IN-CLASS RNASEQ 2

Now that we've aligned the reads, we want to count how many reads go to each gene. This is called the "quantification" step.

If there are more reads in one sample than another, then the one sample will naturally have more reads mapping to each gene even if no gene is differentially expressed. Therefore, we also need to normalized the counts somehow before proceeding to do statistical analysis.

There are many ways to do these two operations (quantification and normalization). We will start by showing one of the most common and standard ways. Then we will look at some issues with the standard approach and we will learn how to overcome those issues.

2. HTSeq / FPKM

A. HTSeq

HTSeq is a widely used program for counting the number or reads that map to genes. It has many options, We will run HTSeq by running a Perl script that in turn runs HTSeq for us. Run the Perl script as follows:

perl $HOME/19_RNA-Seq-I/scripts/runall_htseq.pl $HOME/RNASEQ/sample_dirs.txt $HOME/RNASEQ/reads/ /ext/data/RNASEQ/gene_info/mm9_ens.chr1_chr2_chrM.gtf

As with STAR on day I, we used a Perl script to do the work of running all four samples, so we don't have to do them one-by-one.

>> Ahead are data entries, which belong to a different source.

===== src/rtl/fwd_hazard_ctrl.sv =====
// Forwarding-select and load-use stall controller for a 5-stage pipeline.
// Tracks destination info for EX/MEM/WB and counts stall cycles (saturating).
module fwd_hazard_ctrl #(
  parameter int REG_ADDR_W = 5,
  parameter int CNT_W      = 32
) (
  input  logic                  clk,
  input  logic                  rst,
  input  logic                  id_valid,
  input  logic [REG_ADDR_W-1:0] id_rs1,
  input  logic [REG_ADDR_W-1:0] id_rs2,
  input  logic [REG_ADDR_W-1:0] id_rd,
  input  logic                  id_reg_write,
  input  logic                  id_mem_read,
  input  logic                  flush,
  input  logic                  freeze,
  output logic [1:0]            fwd_a_sel,
  output logic [1:0]            fwd_b_sel,
  output logic                  stall,
  output logic [CNT_W-1:0]      stall_cnt
);

  localparam logic [1:0] SEL_RF  = 2'b00;
  localparam logic [1:0] SEL_MEM = 2'b10;
  localparam logic [1:0] SEL_WB  = 2'b01;

  // EX keeps the load flag and sources; past EX only the write-back identity matters.
  typedef struct packed {
    logic                  valid;
    logic [REG_ADDR_W-1:0] rd;
    logic                  reg_write;
    logic                  mem_read;
    logic [REG_ADDR_W-1:0] rs1;
    logic [REG_ADDR_W-1:0] rs2;
  } ex_rec_t;

  typedef struct packed {
    logic                  valid;
    logic [REG_ADDR_W-1:0] rd;
    logic                  reg_write;
  } wr_rec_t;

  ex_rec_t          r_ex;
  wr_rec_t          r_mem;
  wr_rec_t          r_wb;
  logic [CNT_W-1:0] r_stall_cnt;

  logic    w_hazard;
  logic    w_stall;
  logic    w_bubble;
  logic    w_mem_fwd_ok;
  logic    w_wb_fwd_ok;
  ex_rec_t w_ex_next;

  // Load in EX whose result an ID source needs; x0 is hardwired and never waits.
  assign w_hazard = id_valid && r_ex.valid && r_ex.mem_read &&
                    (r_ex.rd != '0) &&
                    ((r_ex.rd == id_rs1) || (r_ex.rd == id_rs2));

  // A squashed ID instruction cannot depend on anything.
  assign w_stall  = w_hazard && !flush;
  assign w_bubble = w_stall || flush || !id_valid;

  assign w_mem_fwd_ok = r_ex.valid && r_mem.valid && r_mem.reg_write && (r_mem.rd != '0);
  assign w_wb_fwd_ok  = r_ex.valid && r_wb.valid  && r_wb.reg_write  && (r_wb.rd  != '0);

  // NOTE: combinational blocks assign every output a default first so no latch is inferred.
  always_comb begin
    fwd_a_sel = SEL_RF;
    fwd_b_sel = SEL_RF;
    // MEM is checked first: the newest producer of a register wins.
    if (w_mem_fwd_ok && (r_mem.rd == r_ex.rs1))     fwd_a_sel = SEL_MEM;
    else if (w_wb_fwd_ok && (r_wb.rd == r_ex.rs1))  fwd_a_sel = SEL_WB;
    if (w_mem_fwd_ok && (r_mem.rd == r_ex.rs2))     fwd_b_sel = SEL_MEM;
    else if (w_wb_fwd_ok && (r_wb.rd == r_ex.rs2))  fwd_b_sel = SEL_WB;
  end

  always_comb begin
    w_ex_next           = '0;
    w_ex_next.rs1       = id_rs1;
    w_ex_next.rs2       = id_rs2;
    if (!w_bubble) begin
      w_ex_next.valid     = 1'b1;
      w_ex_next.rd        = id_rd;
      w_ex_next.reg_write = id_reg_write;
      w_ex_next.mem_read  = id_mem_read;
    end
  end

  // NOTE: sequential state uses non-blocking assignments so every stage samples pre-edge values.
  always_ff @(posedge clk) begin
    if (rst) begin
      r_ex  <= '0;
      r_mem <= '0;
      r_wb  <= '0;
    end else if (!freeze) begin
      r_wb  <= r_mem;
      r_mem <= '{valid: r_ex.valid, rd: r_ex.rd, reg_write: r_ex.reg_write};
      r_ex  <= w_ex_next;
    end
  end

  always_ff @(posedge clk) begin
    if (rst) begin
      r_stall_cnt <= '0;
    end else if (w_stall && !freeze && (r_stall_cnt != '1)) begin
      r_stall_cnt <= r_stall_cnt + {{(CNT_W-1){1'b0}}, 1'b1};
    end
  end

  assign stall     = w_stall;
  assign stall_cnt = r_stall_cnt;

endmodule


===== config.mk =====
export PLATFORM = sky130hd
export DESIGN_NAME = fwd_hazard_ctrl
export DESIGN_NICKNAME = d
export VERILOG_FILES = /design/src/rtl/fwd_hazard_ctrl.sv
export SDC_FILE = /design/constraint.sdc
export NUM_CORES = 1
export LEC_CHECK = 0
export ABC_AREA = 1
export CORE_AREA = 2 2 90 92
export DETAILED_ROUTE_END_ITERATION = 8
export DIE_AREA = 0 0 92 94
export PLACE_DENSITY = 0.75
export SLEW_MARGIN = 5
export SYNTH_ARGS = -nofsm -noshare
export SYNTH_HDL_FRONTEND = slang
export SYNTH_SLANG_ARGS = --single-unit
export TNS_END_PERCENT = 10

===== constraint.sdc =====
create_clock -name clk -period 1.75 [get_ports clk]
set_input_delay 0.35 -clock clk [delete_from_list [all_inputs] [get_ports clk]]
set_output_delay 0.35 -clock clk [all_outputs]
set_load 0.05 [all_outputs]

# Word level (Yosys, flattened, before mapping)
# Cells that the tools add are included.
# classes
addsub	1
multipliers	0
div	0
magnitude_cmp	0
n_eq_ne	7
shifts	0
muxes	5
bitwise_logic	0
reduce_logical	26
# op_table
op	n
$add A32 B1 Y32 const B	1
$ne A32 B32 Y1 const B	1
$eq A5 B5 Y1	6
$logic_and A1 B1 Y1	17
$reduce_bool A5 Y1	3
$mux W8	1
$mux W2	2
$logic_not A1 Y1	3
$logic_or A1 B1 Y1	3
$mux W1	2
# word_totals
register_bits	64
latchBits	0
mem_bits_rw	0
romBits	0
input_bits	22
out_inout_bits	37
mem_count	0

# Logic depth before layout (Yosys ltp)
# Gate-level depths: netlist of the first run.
# logic_depth
depth_word	8
ltp_mapped	12
depth_no_buf	12

# Worst setup path after synthesis of the first run
# Ideal clock, no wire load.
# synth_path
path_kind	reg2out
from	reg r_mem[4] (netlist name)
to	out fwd_b_sel[0]
arrival_ns	2.884
t_required_ns	1.400
setup_slack_ns	-1.484
path_stages_with_launch	5
n_path_buf	0
cell_sequence	dfxtp_1 xnor2_1 nand2_1 nor4_1 nor3_1
# synth_via
elab_chain_len	4
# synth_rtl
element	line_no	rtl
from (decl)	44	wr_rec_t r_mem;
from (signal assigned)	98	r_mem <= '{valid: r_ex.valid, rd: r_ex.rd, reg_write: r_ex.reg_write};
$reduce_bool A5 Y1	64	assign w_mem_fwd_ok = r_ex.valid && r_mem.valid && r_mem.reg_write && (r_mem.rd != '0);
$logic_and A1 B1 Y1	64	
$logic_and A1 B1 Y1 *	74	if (w_mem_fwd_ok && (r_mem.rd == r_ex.rs2)) fwd_b_sel = SEL_MEM;
$mux W2 *	74	
to (decl)	18	output logic [1:0] fwd_b_sel,
# Mark *: on every way between the ends. The rest lies on a longest branch, timed or not.

# Worst setup path in the final report of the first run
# layout_path
from	reg r_mem[2] (netlist name)
to	out fwd_b_sel[1]
# The elaborated chain is that of the path after synthesis.

==> impl_metrics.yaml, run 1 <==
logic_synthesis:
  synth-seq-area-share_pct: 35.5
  ys_ff_latch: 64
  synth_top_flop_cell: "dfxtp_1"
  synth_nets: 577
  yosysTopAreaCell: "dfxtp_1"
  synth_area_um2: 3610
  synth_cells: 554
  synthDistinctLibCells: 27
  post_synth.cell_area_avg_um2: 6.51
  synth_warnings: 0
  synthArstFlopShare_pct: 0
  synth.area.top_cells: "dfxtp_1 (36%), nand2_1 (17%), nor2_1 (9.3%), xor2_1 (6.6%), a21oi_1 (6.5%)"
  synth-edff-count: 0
  synth_top_area_share_pct: 35.5
route:
  drt_wl_total_mm: 10.6
  drcViolationCount: 0
  dr.pass1.iters: 5
  wl_per_cell_um: 13.8
  vias: 3901
  drt_iter0_markers: 150
  ant_nets: 0
  viasPerCell: 5.09
sta:
  rsz0062_at_grt: "true"
  slew_headroom_pct: 69.6
  layout_min_cycle_time_ns: 2.00
  finalWorstSetupSlack_ns: -0.245
  tightest_slew_ns: 0.455
  setup_viol: 36
  final_max_slew_viol_count: 0
  hold_slack_ns: 0.394
  period_share_pct: 114
  finClkSkew_ns: 0.00571
  fmax_mhz: 501
  hold_viol: 0
clocking:
  clock_sinks: 64
  htreeDepth: 3
  cts_tree: "built"
  clkTransAtPathRegs_ns: 0.07
  cts-buffers-inserted: 9
  clk_latency_ns: 0.34
  clk_path_buf_depth: 2
  root_buffer: "clkbuf_8"
  cts_hold_buffers: 0
power_and_ir_drop:
  p_leak_nw: 2.12
  power.density_nw_per_um2: 645
  ir_drop_mv: 0.357
global_route:
  grt_overflow_total: 0
  grt_max_degree: 38
  grt_usage_pct: 25.1
  antenna_found_initial: 0
  grt_pass1_wl_mm: 17.3
  grt_pass1_vias: 3849
layout:
  mostFrequentLayoutCells: "nand2_1 (161), buf_4 (83), nor2_1 (80)"
  stdcell_count: 767
  drive_gt1_share_pct: 25.9
  layout_commonest_cell: "nand2_1"
  antennaDiodeCount: 0
  area_growth_pct: 41.2
  final_nets: 684
  final_area_um2: 5090
worst_hold_path:
  hold_depth: 4
  hold_path.class: "in2reg"
placed_design:
  gp_congestion: 0.963
  placedCellCount: 746
  dpl_cell_area_um2: 4650
  port_buffers: 58
  hpwl_mm: 7.66
critical_path:
  crit_type: "reg2out"
  worst-r2r-setup-slack_ns: -0.10
  cp.required_ns: 1.40
  start_kind: "flop"
  cp-end-kind: "output port"
  cp_data_arrival_time_ns: 1.65
  critPathMaxFanout: 5
  ff2ff_path_depth: 12
die:
  die_w_um: 92
  coreArea_um2: 7610
  chipHeight_um: 94
  fp.dieArea_um2: 8650
  num_rows: 32
  top_level_ports: 59
  floorplan.initialDensity_pct: 47.4
status:
  outcome: "finished with violations"
  violations: "setup timing"
job:
  max-cap-violations: 0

(1) To view the actual command to run HTSEQ for sample 1, run the following cat command and copy the result into the text box below.

cat $HOME/RNASEQ/shell_scripts/sample1.htseq.sh

Notice the option --stranded=no

Notice it takes two files as arguments:

A SAM file giving the aligned reads (aligned to the genome)
A file telling HTSeq where the genes are in the genome.

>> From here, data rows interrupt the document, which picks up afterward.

**src/rtl/ieee754_to_fixed.sv**
```systemverilog
// ieee754_to_fixed: converts an IEEE754 single-precision operand into a
// sign plus unsigned fixed-point magnitude (DATA_WIDTH integer bits,
// DATA_WIDTH fraction bits). Fraction bits below the LSB are truncated.
// Optional macro IEEE754_TO_FIXED_BARREL_EN: when defined, the alignment
// shift is done in one cycle by a barrel shifter. When undefined, an
// iterative shifter moves one bit per cycle.
module ieee754_to_fixed #(
  parameter int PRECISION  = 32,
  parameter int DATA_WIDTH = 32
) (
  input  logic                  I_Clk,
  input  logic                  I_nReset,
  input  logic [PRECISION-1:0]  I_Op,
  input  logic                  I_Valid,
  output logic                  O_Ready,
  output logic                  O_Valid,
  input  logic                  I_Ready,
  output logic                  O_Sign,
  output logic [DATA_WIDTH-1:0] O_Int,
  output logic [DATA_WIDTH-1:0] O_Fract,
  output logic                  O_Is_Zero,
  output logic                  O_Overflow,
  output logic                  O_Invalid
);

  localparam int W2    = 2 * DATA_WIDTH;
  localparam int MAX_L = DATA_WIDTH - 1;

  typedef enum logic [1:0] {
    ST_IDLE  = 2'd0,
    ST_LOAD  = 2'd1,
    ST_SHIFT = 2'd2,
    ST_DONE  = 2'd3
  } state_t;

  state_t               state_q, state_d;
  logic [PRECISION-1:0] op_q, op_d;
  logic [W2-1:0]        val_q, val_d;
  logic [7:0]           k_q, k_d;
  logic                 left_q, left_d;
  logic                 sign_q, sign_d;
  logic                 zero_q, zero_d;
  logic                 ovf_q, ovf_d;
  logic                 inv_q, inv_d;

  // Decoded fields of the captured operand.
  logic [7:0]    exp_w;
  logic [7:0]    l_amt;
  logic [7:0]    r_amt;
  logic [W2-1:0] sig_pos;

  assign exp_w = op_q[30:23];
  assign l_amt = exp_w - 8'd127;
  assign r_amt = 8'd127 - exp_w;
  // Significand {1, mantissa} with the hidden bit at the integer LSB (bit DATA_WIDTH).
  assign sig_pos = W2'({1'b1, op_q[22:0]}) << (DATA_WIDTH - 23);

  // State and datapath registers; asynchronous reset aborts any operation.
  always_ff @(posedge I_Clk or negedge I_nReset) begin
    if (!I_nReset) begin
      state_q <= ST_IDLE;
      op_q    <= '0;
      val_q   <= '0;
      k_q     <= '0;
      left_q  <= 1'b0;
      sign_q  <= 1'b0;
      zero_q  <= 1'b0;
      ovf_q   <= 1'b0;
      inv_q   <= 1'b0;
    end else begin
      state_q <= state_d;
      op_q    <= op_d;
      val_q   <= val_d;
      k_q     <= k_d;
      left_q  <= left_d;
      sign_q  <= sign_d;
      zero_q  <= zero_d;
      ovf_q   <= ovf_d;
      inv_q   <= inv_d;
    end
  end

  // Next-state and datapath: classify in LOAD, align in LOAD or SHIFT, hold in DONE.
  always_comb begin
    state_d = state_q;
    op_d    = op_q;
    val_d   = val_q;
    k_d     = k_q;
    left_d  = left_q;
    sign_d  = sign_q;
    zero_d  = zero_q;
    ovf_d   = ovf_q;
    inv_d   = inv_q;

    case (state_q)
      ST_IDLE: begin
        if (I_Valid) begin
          op_d    = I_Op;
          state_d = ST_LOAD;
        end
      end

      ST_LOAD: begin
        sign_d  = op_q[31];
        zero_d  = 1'b0;
        ovf_d   = 1'b0;
        inv_d   = 1'b0;
        k_d     = '0;
        left_d  = 1'b0;
        state_d = ST_DONE;
        if (exp_w == 8'd0) begin
          // Zero or denormal: flushed to zero.
          val_d  = '0;
          zero_d = 1'b1;
        end else if (exp_w == 8'd255) begin
          // Inf or NaN.
          val_d = '1;
          inv_d = 1'b1;
        end else if (exp_w >= 8'd127) begin
          if (l_amt > 8'(MAX_L)) begin
            val_d = '1;
            ovf_d = 1'b1;
          end else begin
`ifdef IEEE754_TO_FIXED_BARREL_EN
            val_d = sig_pos << l_amt;
`else
            val_d  = sig_pos;
            k_d    = l_amt;
            left_d = 1'b1;
            if (l_amt != 8'd0) state_d = ST_SHIFT;
`endif
          end
        end else begin
          if (r_amt > 8'(DATA_WIDTH)) begin
            // Magnitude entirely below the fraction LSB.
            val_d  = '0;
            zero_d = 1'b1;
          end else begin
`ifdef IEEE754_TO_FIXED_BARREL_EN
            val_d = sig_pos >> r_amt;
`else
            val_d  = sig_pos;
            k_d    = r_amt;
            left_d = 1'b0;
            state_d = ST_SHIFT;
`endif
          end
        end
      end

      ST_SHIFT: begin
        val_d = left_q ? (val_q << 1) : (val_q >> 1);
        k_d   = k_q - 8'd1;
        if (k_q == 8'd1) state_d = ST_DONE;
      end

      ST_DONE: begin
        if (I_Ready) state_d = ST_IDLE;
      end

      default: state_d = ST_IDLE;
    endcase
  end

  assign O_Ready    = (state_q == ST_IDLE) && I_nReset;
  assign O_Valid    = (state_q == ST_DONE);
  assign O_Sign     = sign_q;
  assign O_Int      = val_q[W2-1:DATA_WIDTH];
  assign O_Fract    = val_q[DATA_WIDTH-1:0];
  assign O_Is_Zero  = zero_q;
  assign O_Overflow = ovf_q;
  assign O_Invalid  = inv_q;

endmodule

```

(2) Examining the htseq output:

Do a head on the file output by HTSeq as follows, and copy the result into the text box below.

head $HOME/RNASEQ/reads/sample1/sample1.htseqcount

(3) How many lines are in the htseq output file ($HOME/RNASEQ/reads/sample1/sample1.htseqcount)? Give the answer in the box below.

B. FPKM Normalization

Now we will do the normalization that accounts for variation in sequencing depth and in gene length.

We will do this by running a perl script. But this is also an easy thing to do in R if you ever need to do it yourself.

get_htseq_fpkm_spreadsheet $HOME/RNASEQ/sample_dirs.txt $HOME/RNASEQ/reads/

(4) Let's now examine the top five rows of the data from both before and after normalization. Run the following command and paste the restult in the box below.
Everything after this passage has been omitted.